Activation of 5' adenosine monophosphate-activated protein kinase blocks cumulus cell expansion through inhibition of protein synthesis during in vitro maturation in Swine.

The serine/threonine kinase 5' adenosine monophosphate-activated protein kinase (AMPK), a heterotrimeric protein known as a metabolic switch, is involved in oocyte nuclear maturation in mice, cattle, and swine. The present study analyzed AMPK activation in cumulus cell expansion during in vitro maturation (IVM) of porcine cumulus-oocyte complexes (COC). 5-Aminoimidazole-4-carboxamide-1-beta-d-ribofuranoside (AICAR) is a well-known activator of AMPK. It inhibited oocyte meiotic resumption in COC. Moreover, cumulus cell expansion did not occur in the presence of AICAR, demonstrating its marked impact on cumulus cells.
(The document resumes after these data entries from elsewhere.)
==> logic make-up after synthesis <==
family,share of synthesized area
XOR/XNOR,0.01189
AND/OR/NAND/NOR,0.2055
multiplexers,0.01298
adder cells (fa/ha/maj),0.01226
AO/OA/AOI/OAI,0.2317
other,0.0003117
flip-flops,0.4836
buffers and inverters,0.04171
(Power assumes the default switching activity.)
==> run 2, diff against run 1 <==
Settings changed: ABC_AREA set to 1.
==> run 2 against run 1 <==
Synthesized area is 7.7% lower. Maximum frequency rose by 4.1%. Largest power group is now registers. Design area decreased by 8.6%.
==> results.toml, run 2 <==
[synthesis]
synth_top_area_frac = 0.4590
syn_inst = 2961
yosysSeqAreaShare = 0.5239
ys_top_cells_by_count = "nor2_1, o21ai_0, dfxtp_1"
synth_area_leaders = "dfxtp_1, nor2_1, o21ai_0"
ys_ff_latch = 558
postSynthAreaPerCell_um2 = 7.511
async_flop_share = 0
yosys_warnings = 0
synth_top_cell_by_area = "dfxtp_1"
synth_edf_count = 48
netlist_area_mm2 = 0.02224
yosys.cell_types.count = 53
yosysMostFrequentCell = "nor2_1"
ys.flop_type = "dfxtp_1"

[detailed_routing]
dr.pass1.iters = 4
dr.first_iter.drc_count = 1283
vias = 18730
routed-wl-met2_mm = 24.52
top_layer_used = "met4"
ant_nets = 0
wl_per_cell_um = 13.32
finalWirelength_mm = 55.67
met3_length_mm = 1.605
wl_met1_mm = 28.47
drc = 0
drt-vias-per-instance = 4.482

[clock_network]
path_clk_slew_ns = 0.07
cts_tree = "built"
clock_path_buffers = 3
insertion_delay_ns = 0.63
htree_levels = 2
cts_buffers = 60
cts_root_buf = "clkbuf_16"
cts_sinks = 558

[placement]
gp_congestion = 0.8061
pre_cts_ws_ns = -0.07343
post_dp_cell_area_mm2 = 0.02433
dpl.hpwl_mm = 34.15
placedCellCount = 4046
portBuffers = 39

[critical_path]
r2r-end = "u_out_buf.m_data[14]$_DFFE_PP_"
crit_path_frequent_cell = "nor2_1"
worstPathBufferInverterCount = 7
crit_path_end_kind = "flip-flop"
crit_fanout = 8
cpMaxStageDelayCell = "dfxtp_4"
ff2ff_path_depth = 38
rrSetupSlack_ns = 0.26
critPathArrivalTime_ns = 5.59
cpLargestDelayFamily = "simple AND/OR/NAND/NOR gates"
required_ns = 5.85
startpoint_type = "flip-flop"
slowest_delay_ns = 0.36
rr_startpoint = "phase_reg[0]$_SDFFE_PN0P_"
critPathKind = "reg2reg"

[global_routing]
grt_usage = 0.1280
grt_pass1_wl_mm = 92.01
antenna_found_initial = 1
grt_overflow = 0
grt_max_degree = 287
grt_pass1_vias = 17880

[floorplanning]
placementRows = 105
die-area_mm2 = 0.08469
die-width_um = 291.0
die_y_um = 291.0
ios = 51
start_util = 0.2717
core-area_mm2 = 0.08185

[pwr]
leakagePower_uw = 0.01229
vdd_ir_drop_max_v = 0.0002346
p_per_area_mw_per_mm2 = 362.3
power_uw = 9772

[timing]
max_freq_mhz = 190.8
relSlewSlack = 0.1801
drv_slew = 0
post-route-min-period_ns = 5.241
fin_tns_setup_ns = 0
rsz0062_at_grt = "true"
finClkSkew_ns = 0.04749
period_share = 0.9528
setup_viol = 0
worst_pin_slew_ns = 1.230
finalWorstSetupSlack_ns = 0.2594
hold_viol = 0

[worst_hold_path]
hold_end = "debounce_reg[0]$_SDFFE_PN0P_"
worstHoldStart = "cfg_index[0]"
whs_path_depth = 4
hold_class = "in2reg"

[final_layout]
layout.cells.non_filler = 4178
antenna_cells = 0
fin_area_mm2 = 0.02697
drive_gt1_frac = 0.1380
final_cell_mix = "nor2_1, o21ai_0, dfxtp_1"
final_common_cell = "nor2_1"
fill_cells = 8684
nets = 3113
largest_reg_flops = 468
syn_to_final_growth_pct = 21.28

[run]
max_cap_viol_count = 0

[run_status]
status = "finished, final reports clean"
File: config.mk
export PLATFORM = sky130hd
export DESIGN_NAME = cpg_div_cell
export DESIGN_NICKNAME = d
export VERILOG_FILES = /design/src/cpg_pkg.sv /design/src/cpg_div_cell.sv
export SDC_FILE = /design/constraint.sdc
export NUM_CORES = 1
export LEC_CHECK = 0
export ABC_AREA = 1
export BUFFER_PORTS_ARGS = -buffer_cell sky130_fd_sc_hd__buf_2
export CORE_AREA = 2 2 125 127
export DETAILED_ROUTE_END_ITERATION = 10
export DIE_AREA = 0 0 127 129
export PLACE_DENSITY = 0.82
export SYNTH_ARGS = -nofsm -noshare
export SYNTH_HDL_FRONTEND = slang
export SYNTH_SLANG_ARGS = --single-unit
File: constraint.sdc
create_clock -name i_clk -period 2.4 [get_ports i_clk]
set_clock_uncertainty 0.2 [all_clocks]
set_input_delay 0.24 -clock i_clk [delete_from_list [all_inputs] [get_ports i_clk]]
set_output_delay 0.24 -clock i_clk [all_outputs]
set_load 0.01 [all_outputs]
Activation of AMPK was supported by AICAR-mediated phosphorylation of alpha AMPK subunits. Furthermore, the presence of AICAR increased glucose uptake, a classical response to activation of this metabolic switch in response to depleted cellular energy levels. Neither nuclear maturation nor cumulus expansion was reversed by glucosamine, an alternative substrate in hyaluronic acid synthesis, through the hexosamine biosynthetic pathway, which ruled out possible depletion of substrates. Both increased gap junction communication and phosphodiesterase activity in COC are dependent on protein synthesis during the initial hours of IVM; however, both were inhibited in the presence of AICAR, which supports the finding that activation of AMPK by AICAR mediated inhibition of protein synthesis. Moreover, this protein synthesis inhibition was equivalent to that of the well-known protein synthesis inhibitor cycloheximide, as observed on cumulus expansion and protein concentration. Finally, the phosphorylation level of selected kinases was investigated. The pattern of raptor phosphorylation is supportive of activation of AMPK-mediated inhibition of protein synthesis. In conclusion, AICAR-mediated AMPK activation in porcine COC inhibited cumulus cell expansion and protein synthesis. These results bring new considerations to the importance of this kinase in ovarian physiology and to the development of new oocyte culture medium.